Dihydrofolate reductase from Bacillus anthracis (BaDHFR) is a validated drug target in the treatment of the infectious disease, anthrax. BaDHFR is less sensitive to trimethoprim analogs than is dihydrofolate reductase from other species such as Escherichia coli, Staphylococcus aureus, and Streptococcus pneumoniae. A structural alignment of dihydrofolate reductase from all four species shows that only BaDHFR has the combination phenylalanine and tyrosine in positions 96 and 102, respectively.

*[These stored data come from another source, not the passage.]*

Source: an optimization exercise on an open RTL-to-GDS flow (aim: small area). Production flows keep margins and buffers that such runs may drop. Only simulation tests tie the RTL to the original design; equivalence was not proved.

## flow/design.v (module list and top-level ports; edited modules follow where they fit)
// module power: 7483 lines
// module power_fa: 10 lines
// module power_inv: 6 lines
module power #(
    parameter DATA_WIDTH = 32
)(
    input  wire                     clk,
    input  wire                     reset_n,
    input  wire                     s_valid,
    input  wire  [DATA_WIDTH-1:0]   s_data,
    output wire                     s_ready,
    input  wire                     m_ready,
    output wire                     m_valid,
    output wire  [63:0]             m_data
);
  // ...
==> flow/run.sh <==
#!/bin/bash
# synth_recipe.tcl (not shown) runs the flow's synth.tcl, then flattens the netlist and writes it again
# the make line also repeats each setting of config.mk as NAME=value (left out here)
make -C /OpenROAD-flow-scripts/flow DESIGN_CONFIG=/design/flow/config.mk WORK_HOME=/design/flow/orfs CLKGATE_MAP_FILE= SYNTH_SCRIPT=/design/flow/synth_recipe.tcl finish
==> flow/config.mk <==
export PLATFORM = sky130hd
export DESIGN_NAME = power
export DESIGN_NICKNAME = power
export VERILOG_FILES = /design/flow/design.v
export SDC_FILE = /design/flow/constraint.sdc
export NUM_CORES = 4
export LEC_CHECK = 0
export CAP_MARGIN = 20
export CORE_MARGIN = 2
export CORE_UTILIZATION = 65
export PLACE_DENSITY = 0.75
export SLEW_MARGIN = 20
export SYNTH_HIERARCHICAL = 1
==> flow/constraint.sdc <==
create_clock -name core_clock -period 11.0 [get_ports {clk}]
set_input_delay 2.2000 -clock core_clock [delete_from_list [all_inputs] [get_ports {clk}]]
set_output_delay 2.2000 -clock core_clock [all_outputs]
set_load 0.01 [all_outputs]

BaDHFR's resistance to trimethoprim analogs is due to these two residues (F96 and Y102), which also confer improved kinetics and catalytic efficiency. Current research uses active site mutants in BaDHFR to guide lead optimization for new antifolate inhibitors.

== As a research tool ==

DHFR has been used as a tool to detect protein–protein interactions in a protein-fragment complementation assay (PCA), using a split-protein approach.

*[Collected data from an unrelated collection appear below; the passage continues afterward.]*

What follows belongs to an exercise in optimizing a design on an open flow for a short achievable clock period and few clock cycles; a production flow would make more cautious choices.
Only simulation tests tie the RTL to the original design; equivalence was not proved.
Power is estimated from default activity; no workload was simulated.

==> design.v <==
module ControlUnit(
  input [10 : 0] OpCode,
  output Reg2Loc,
  output Branch,
  output MemRead,
  output MemtoReg,
  output [1:0]Aluop,
  output MemWrite,
  output AluSrc,
  output RegWrite
);
reg [8:0] outcome;
assign  {Reg2Loc ,AluSrc ,MemtoReg ,RegWrite ,MemRead ,MemWrite ,Branch } = outcome[8:2];
assign Aluop = outcome[1:0];
always @( OpCode )
casex(OpCode)
	11'b10001011000: outcome = 9'b000100010;  
	11'b11001011000: outcome = 9'b000100010;  
	11'b10001010000: outcome = 9'b000100010;  
	11'b10101010000: outcome = 9'b000100010;  
        11'b11111000010: outcome = 9'b011110000;
        11'b11111000000: outcome = 9'b110001000;
        11'b10110100xxx: outcome = 9'b101000101;
	default: outcome = 9'b000000000;
endcase
endmodule
module ALUControl (ALUOp, instruction, code);
    input [1:0] ALUOp;
    input [10:0] instruction;
    output reg [3:0] code;
    always @ (ALUOp, instruction) begin
        casex(ALUOp)
            2'b00: code = 4'b0010;
            2'bx1: code = 4'b0111;
            2'b1x: 
                casex(instruction)
                    11'b10001011000: code = 4'b0010;
                    11'b11001011000: code = 4'b0110;
                    11'b10001010000: code = 4'b0000;
                    11'b10101010000: code = 4'b0001;
                    default: code = 4'b0010;
                endcase
		default: code = 4'b0010;
        endcase
    end
endmodule 
module alu(
	input [63:0] A,B,   
        input [3:0] ALU_Sel, 
        output [63:0] ALU_Out,  
        output z  
	);
    	reg [63:0] ALU_Result;
    	assign ALU_Out = ALU_Result;
	reg z_Result;
	assign z = z_Result; 
    	always @(A,B,ALU_Sel)	
    	begin
        case(ALU_Sel) 
		4'b0000:  
        		ALU_Result = A & B ;
        	4'b0001:  
        		ALU_Result = A | B ;
        	4'b0010:  
           		ALU_Result = A + B;
         	4'b0110:  
           		ALU_Result = A - B;
         	4'b0111:  
           		ALU_Result = B;
          	4'b1100:  
           		ALU_Result = ~(A | B);
		default:
			ALU_Result = 64'b0;
        endcase
	if(ALU_Result == 64'b0)
	begin 
		z_Result = 1;
	end
	else
	begin
		z_Result = 0;
	end
    end
endmodule
module registerBank(register1 ,register2 ,register3 ,datain ,clk ,regwrite ,dataout1 ,dataout2);
input[4:0] register1;
input[4:0] register2;
input[4:0] register3;
input[63:0] datain;
input clk;
input regwrite;
output[63:0] dataout1;
output[63:0] dataout2;
reg [63:0] Bank [0:31];
always @ (posedge clk ) 
begin
	if (regwrite == 1'b1)
		Bank[register3] <= datain;
end
assign dataout1 = Bank[register1];
assign dataout2 = Bank[register2];
endmodule 
module SignExtend( extend, extended );
input[31:0] extend;
output[63:0] extended;
reg[63:0] extended;
always@(extend)
begin
    if (extend[31:26] == 6'b000101)  
	begin
        extended[25:0] = extend[25:0];
        extended[63:26] = {38{extended[25]}};
    end 
	else if (extend[31:24] == 8'b10110100) 
	begin 
        extended[18:0] = extend[23:5];
        extended[63:19] = {45{extended[18]}};
    end 
	else 
	begin 
        extended[8:0] = extend[20:12];
        extended[63:9] = {55{extended[8]}};
    end
end
endmodule 
module ShiftUnit #(parameter n = 64) (input_data, output_data);
    input [n - 1 : 0] input_data;
    output[n - 1 : 0] output_data;
    assign output_data = input_data << 2;
endmodule 
module adder(a,b,out);
	parameter size = 64;
	input [size - 1:0] a;
	input [size - 1:0] b;
	output [size - 1:0] out;
	assign out = a+b ;
endmodule 
module multiplexer(a,b,select,result);
	parameter size = 64;
    input [size -1:0] a;
    input [size -1:0] b;
    input select;
    output[size -1:0] result;
     assign result = (select)? b : a;
endmodule 
module pc(clk, rst, oldpc,newpc);
parameter size = 64;
input clk;
input rst;
input [size-1:0] oldpc;
output reg [size-1:0] newpc;
always @(posedge clk)
begin
if(rst)
	newpc<=0;
else
	newpc <= oldpc;
end
endmodule
module arm_core (
    input  wire        clk,
    input  wire        rst,
    output wire [63:0] imem_addr,
    input  wire [31:0] imem_rdata,
    output wire [63:0] dmem_addr,
    output wire [63:0] dmem_wdata,
    output wire        dmem_we,
    input  wire [63:0] dmem_rdata
);
wire [63:0] oldpc;
wire [63:0] newpc;
wire [31 : 0] instruction;
wire reg_to_loc;
wire branch;
wire mem_read;
wire mem_to_reg;
wire [1:0] Alu_Op;
wire mem_write;
wire alu_src;
wire reg_write;
wire [4 : 0] output_register_bank_multiplexer;
wire zero_alu;
wire [3 : 0] alu_opcode;
wire [63 : 0] output_pc_adder, output_data_memory, output_alu, reg_data_1, reg_data_2, output_alu_multiplexer, input_data_register, output_sign_extend, output_shift_unit, output_shift_unit_adder;
assign imem_addr = oldpc;
assign instruction = imem_rdata;
assign dmem_addr = output_alu;
assign dmem_wdata = reg_data_2;
assign dmem_we = mem_write;
assign output_data_memory = dmem_rdata;
pc pc0(clk,rst,newpc,oldpc);
adder adder0(oldpc,64'b100,output_pc_adder);
ControlUnit control_unit (instruction[31 : 21],reg_to_loc,branch,mem_read,mem_to_reg,Alu_Op,mem_write,alu_src,reg_write);
multiplexer #(.size(5)) RB_multiplexer(instruction[20 : 16],instruction[4 : 0],reg_to_loc,output_register_bank_multiplexer);
registerBank register_bank (instruction[9 : 5],output_register_bank_multiplexer,instruction[4 : 0],input_data_register,clk,reg_write,reg_data_1,reg_data_2);
multiplexer alu_multiplexer(reg_data_2,output_sign_extend,alu_src,output_alu_multiplexer);
alu alu1 (reg_data_1,output_alu_multiplexer,alu_opcode,output_alu,zero_alu);
ShiftUnit shift_unit (output_sign_extend,output_shift_unit);
SignExtend sign_extend (instruction,output_sign_extend);
adder shift_unit_adder(oldpc,output_shift_unit,output_shift_unit_adder);
multiplexer shift_unit_multiplexer (output_pc_adder,output_shift_unit_adder,branch & zero_alu,newpc);
multiplexer data_memory_multiplexer (output_alu,output_data_memory,mem_to_reg,input_data_register);
ALUControl alu_control_unit (Alu_Op,instruction[31 : 21],alu_opcode);
endmodule
==> run.sh <==
#!/bin/bash
# synth_recipe.tcl (not shown) runs the flow's synth.tcl, then flattens the netlist and writes it again
# the make line also repeats each setting of config.mk as NAME=value (left out here)
make -C /OpenROAD-flow-scripts/flow DESIGN_CONFIG=/design/flow/config.mk WORK_HOME=/design/flow/orfs CLKGATE_MAP_FILE= SYNTH_SCRIPT=/design/flow/synth_recipe.tcl finish
==> config.mk <==
export PLATFORM = sky130hd
export DESIGN_NAME = arm_core
export DESIGN_NICKNAME = arm_core
export VERILOG_FILES = /design/flow/design.v
export SDC_FILE = /design/flow/constraint.sdc
export NUM_CORES = 8
export LEC_CHECK = 0
export CAP_MARGIN = 20
export CORE_MARGIN = 2
export CORE_UTILIZATION = 40
export SETUP_SLACK_MARGIN = 1.0
export SLEW_MARGIN = 20
==> constraint.sdc <==
create_clock -name core_clock -period 18.0 [get_ports {clk}]
set_input_delay 3.6000 -clock core_clock [delete_from_list [all_inputs] [get_ports {clk}]]
set_output_delay 3.6000 -clock core_clock [all_outputs]
set_load 0.01 [all_outputs]
==> notes.md <==
-- Yosys cell counts, drive strengths merged (76+ instances only) --
library cell	n	area, um2
a31oi	136	851
nand2	1124	4230
o22ai	133	832
inv	89	334
mux4	643	14500
xor2	78	683
a21o	92	691
mux2	88	991
nor2	349	1350
nand3	418	2100
buf	377	2060
ha	127	1590
a21oi	361	1830
nand2b	466	2920
and3	289	1810
edfxtp	2048	61500
clkbuf	490	1840
o21ai	388	1950
a211oi	557	4200
a311oi	76	666
mux2i	227	2270
xnor2	85	744
a22oi	223	1680
-- worst max-delay path: cells and delay by family --
| kind | cells | cell delay, ps |
|---|---|---|
| buf+inv | 11 | 2380 |
| fa+ha+maj | 2 | 620 |
| compound gates | 25 | 5170 |
| xor+xnor | 2 | 290 |
| simple gates | 19 | 5370 |
-- state kept, by name, summed over array words and instances (netlist names) --
| signal | flops |
|---|---|
| pc0.newpc | 62 |
| register_bank.Bank | 2048 |
-- cell usage in the layout (no fill, tap or decap), types with 40 or more instances in the layout --
| cell | instances |
|---|---|
| sky130_fd_sc_hd__nor2_4 | 47 |
| sky130_fd_sc_hd__a211o_1 | 45 |
| sky130_fd_sc_hd__mux2_2 | 87 |
| sky130_fd_sc_hd__nor2_1 | 286 |
| sky130_fd_sc_hd__mux4_2 | 643 |
| sky130_fd_sc_hd__ha_1 | 123 |
| sky130_fd_sc_hd__o21ai_0 | 353 |
| sky130_fd_sc_hd__xnor2_1 | 85 |
| sky130_fd_sc_hd__diode_2 | 42 |
| sky130_fd_sc_hd__o211ai_1 | 40 |
| sky130_fd_sc_hd__xor2_1 | 78 |
| sky130_fd_sc_hd__nand4_1 | 73 |
| sky130_fd_sc_hd__edfxtp_1 | 2048 |
| sky130_fd_sc_hd__nand3_1 | 412 |
| sky130_fd_sc_hd__a211oi_1 | 547 |
| sky130_fd_sc_hd__clkdlybuf4s50_1 | 271 |
| sky130_fd_sc_hd__and3_1 | 285 |
| sky130_fd_sc_hd__a21o_1 | 91 |
| sky130_fd_sc_hd__nor3_1 | 45 |
| sky130_fd_sc_hd__inv_1 | 87 |
| sky130_fd_sc_hd__dfxtp_1 | 62 |
| sky130_fd_sc_hd__clkinv_2 | 58 |
| sky130_fd_sc_hd__buf_12 | 86 |
| sky130_fd_sc_hd__a311oi_1 | 74 |
| sky130_fd_sc_hd__nand2b_1 | 466 |
| sky130_fd_sc_hd__mux2i_1 | 223 |
| sky130_fd_sc_hd__a21oi_1 | 349 |
| sky130_fd_sc_hd__o22ai_1 | 125 |
| sky130_fd_sc_hd__a31oi_1 | 133 |
| sky130_fd_sc_hd__buf_4 | 1259 |
| sky130_fd_sc_hd__nand2_1 | 1119 |
| sky130_fd_sc_hd__clkbuf_16 | 229 |
| sky130_fd_sc_hd__a22oi_1 | 220 |
-- through the flow --
stage	TNS (ps)	utilization (%)	power (uW)
after floorplan	0	-	7860
after global placement	-2510	45.5	9790
after detailed placement	-2230	45.5	9840
after CTS	0	48.2	14700
after global routing	0	48.4	15200
final	0	48.4	14900
-- worst min path at each step --
stage	from	slack, ps	end
2_1_floorplan	pc0.newpc[63]$_SDFF_PP0_	580	pc0.newpc[63]$_SDFF_PP0_
3_3_place_gp	pc0.newpc[63]$_SDFF_PP0_	560	pc0.newpc[63]$_SDFF_PP0_
3_5_place_dp	pc0.newpc[63]$_SDFF_PP0_	580	pc0.newpc[63]$_SDFF_PP0_
4_1_cts	pc0.newpc[63]$_SDFF_PP0_	590	pc0.newpc[63]$_SDFF_PP0_
5_1_grt	pc0.newpc[63]$_SDFF_PP0_	620	pc0.newpc[63]$_SDFF_PP0_
6_report	pc0.newpc[63]$_SDFF_PP0_	600	pc0.newpc[63]$_SDFF_PP0_
-- layer usage --
layer  global-route usage (%)  vias to the layer above
met5                        0                        -
met4                     22.1                       40
met3                     13.5                     1875
met2                     50.6                     8883
met1                     45.1                    51300
li1                         -                    40600
-- power groups by stage --
stage	logic (uW)	clock network, uW	registers (uW)
after floorplan	1590	0	6260
after global placement	3520	0	6270
after detailed placement	3570	0	6270
after CTS	3580	4970	6170
after global routing	3880	5160	6170
final	3760	4970	6170
-- final cells by class --
class	instances	share of cell area, %
Multi-Input combinational cell	6668	37.3
Tap cell	3939	3.43
Clock buffer	251	4.03
Inverter	89	0.234
Antenna cell	42	0.0731
Clock inverter	159	1.32
Sequential cell	2110	43.6
Timing Repair Buffer	1657	10.0
-- timing repair --
action | in CTS | in global routing
setup endpoints to repair | 7 | 22
gates cloned | 0 | 2
pin swaps | 6 | 51
gates resized for setup | 21 | 105
setup buffers | 3 | 27
endpoints found under the hold margin | 0 | 0
-- cell families after synthesis --
group,count (synthesis),synth area share (%)
AO/OA/AOI/OAI,2400,13.8
XOR/XNOR,163,1.20
adder cells (fa/ha/maj),148,1.53
buffers and inverters,956,3.55
flip-flops,2110,52.6
multiplexers,958,14.9
other,1,0.00314
AND/OR/NAND/NOR,2996,12.4
==> notes.md <==
The flow ran to the end and the layout has no timing, DRC or antenna violations. The clock-pin slew on the worst setup and hold paths is ~60 ps. The internal power consumption came out at just over 10000 uW.

The global route total overflow came out at 0. The number of rows in the core area is 200. The warning count from the yosys run is 6. The minimum setup slack in the final design is between 1000 and 1500 ps. The count of cell types in the netlist came out at about 110. The average routed wire per standard cell came out at between 30 and 40 um. The type of the setup path with the least slack is in2reg. The number of endpoints failing setup at the final stage came out at 0. In the synthesized netlist the dominant register cell turns out to be sky130_fd_sc_hd__edfxtp_1. The highest achievable clock rate came out at ~0.060 GHz. In this run the power density over the cells is slightly above 100 mW/mm2. Global routing used a little over a third of the available tracks across all layers. The worst register-to-register path ends at pc0.newpc[63]$_SDFF_PP0_. The number of vias per cell after detailed routing is just under 7.

The congestion estimate from routability-driven global placement came to 1.00. The fraction of the cycle the final worst path needs came out at between 90 and 100%. IR analysis of the VDD net gives a maximum drop of around 0.090 mV. The number of max-slew violations in the final report is 0. In this run the critical register-to-register path is launched from register_bank.Bank[12][1]$_DFFE_PP_. The number of standard cells in the final layout excluding fillers came out at roughly 15000. For this block, the routed nets add up to 554000 um of wire. The data arrival at the endpoint of the critical path came out at 17540 ps. The number of iterations in the first detailed-routing pass is 8. In this run the tightest slew margin relative to its limit is approximately 20%. The detailed placement HPWL is ~360000 um. The number of cell instances on the worst register-to-register path is 55.

The leakage power came out at 0.0507 uW. The number of buffers inserted by port buffering is between 200 and 300. The number of antenna violations at the first check in global routing came out at 58. The internal reg-to-reg setup slack is between 5000 and 6000 ps. In the detailed route, the total length drawn on met2 is ~230000 um. Following the worst setup path forward leads to its endpoint at pc0.newpc[63]$_SDFF_PP0_. The maximum buffer depth of the clock tree is 4. The count of nets left with antenna violations after detail routing came out at 0. The share of total power in the clock network is between 30% and 40%. The number of buffers created by CTS came out at 226.

The number of inserted filler cells in the final layout is 25900. Summing over every cut layer, the via total after detailed routing is 103000. The via count of the first global-routing pass was roughly 96000. The post-layout minimum cycle time came out at about 17000 ps.

The slowest stage of the critical path is the sky130_fd_sc_hd__or4b_2 cell. In this run the clock root is driven by a sky130_fd_sc_hd__clkbuf_16. The share of the Yosys chip area taken by registers is a little over half.

The number of synthesized flops with an enable pin came out at a little over 2000. The detailed route wirelength on metal3 is a little under 90000 um. The area used by multi-input combinational logic came out at around 0.054 mm2. The switching power total is roughly 4600 uW. A synthesized cell averages 12.3 um2. On the final layout, the worst hold slack is about 600 ps. The number of cells traversed by the worst hold path is 2. The most repeated library cell on the critical path is sky130_fd_sc_hd__buf_4. The critical path starts at imem_rdata[25]. Across the whole layout, storage elements account for around 0.063 mm2. The net switching fraction of the power is a little under a third.

The min-delay analysis places its worst path in the category reg2reg. STA classifies the critical path endpoint as a flip-flop. At the later pin of the worst-skew pair, clock insertion delay measures 960 ps. After synthesis the cells add up to around 0.12 mm2. The post-synthesis cell count came out at ~9700. Max-cap violations in this run came to 0. After detailed placement, the total cell area comes to ~0.14 mm2. Entering global routing, the biggest net connects 134 pins. The CTS tree is built. The post-detailed-route DRC marker count came out at 0. The length of routed wiring on met1 came out at ~190000 um. The transition time at the pin with the least slew margin came out at between 1000 and 1500 ps. The initial core utilization came out at 40.2%. Summing all non-filler instances in the final layout gives an area of ~0.14 mm2. The maximum fanout along the worst path came out at 25.

The H-tree was split into 4 levels. The initial DRC count came out at approximately 18000. The die covers 0.303 mm2. The core footprint is around 0.30 mm2. The share of post-route cells with drive strength above 1 came out at approximately 25%. For this design, the sink count on the clock tree is ~2100. The share of synthesized registers carrying an async set or reset is 0%. In this design, the stage delay of the slowest critical-path cell is roughly 600 ps.

The part of the power in registers came out at around 41%. The flop and latch count out of synthesis came out at 2110. The number of hold-slack violations in the final timing report came out at 0.

The number of placed instances, taps included, is approximately 14000. For this run, the post-layout net count is between 10000 and 15000. The vertical die dimension came out at ~550 um. The die span in x is between 500 and 600 um.

The quantity of hold-fixing buffers added after cts came out at 0. The share of total power dissipated in combinational logic is between 20 and 30%. The worst clock skew came out at 140 ps. The highest layer touched by signal routing is met5.

Data on the critical path is required at its endpoint by between 15000 and 20000 ps. The setup slack at placement came out at -420 ps. The global-route wire length before repair came out at ~760000 um. Setup repair after global routing left no endpoint under its margin.

The area added between synthesis and finish is 20.5%. The kind of start point of the critical path is an input pin. The number of ports placed on the die boundary came out at roughly 290.
Testbench counts, summed over its fixed seeds: cycles 44,493.

## re-timing with driven ports
Ports are ideal in the flow. The routed layout listed here was re-timed in OpenROAD. Step 1 sets driving cells, clkbuf_16 on the clock port and buf_2 on the other inputs (assumed; they add their load-dependent delay and slew). Step 2 adds t to the input delays and takes it off the output delays; t is the mean of the earliest and latest rising clock arrival at the registers after step 1. Input paths then give back, and output paths get back, about the clock's delay inside the block. Three values: no drivers, after step 1, after step 2; two values: the first two.
t (ns): 0.994
setup slack, ns: 1.337 / 1.401 / 0.407
clock arrival spread, ns: 0.140 / 0.139
After both steps this run still meets setup and hold. The setup slack of this run moves by +0.064 ns with the drivers and by -0.930 ns with both steps.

DHFR-lacking CHO cells are the most commonly used cell line for the production of recombinant proteins. These cells are transfected with a plasmid carrying the dhfr gene and the gene for the recombinant protein in a single expression system, and then subjected to selective conditions in thymidine-lacking medium. Only the cells with the exogenous DHFR gene along with the gene of interest survive. Supplementation of this medium with methotrexate, a competitive inhibitor of DHFR, can further select for those cells expressing the highest levels of DHFR, and thus, select for the top recombinant protein producers.

== Interactions ==

Dihydrofolate reductase has been shown to interact with GroEL and Mdm2.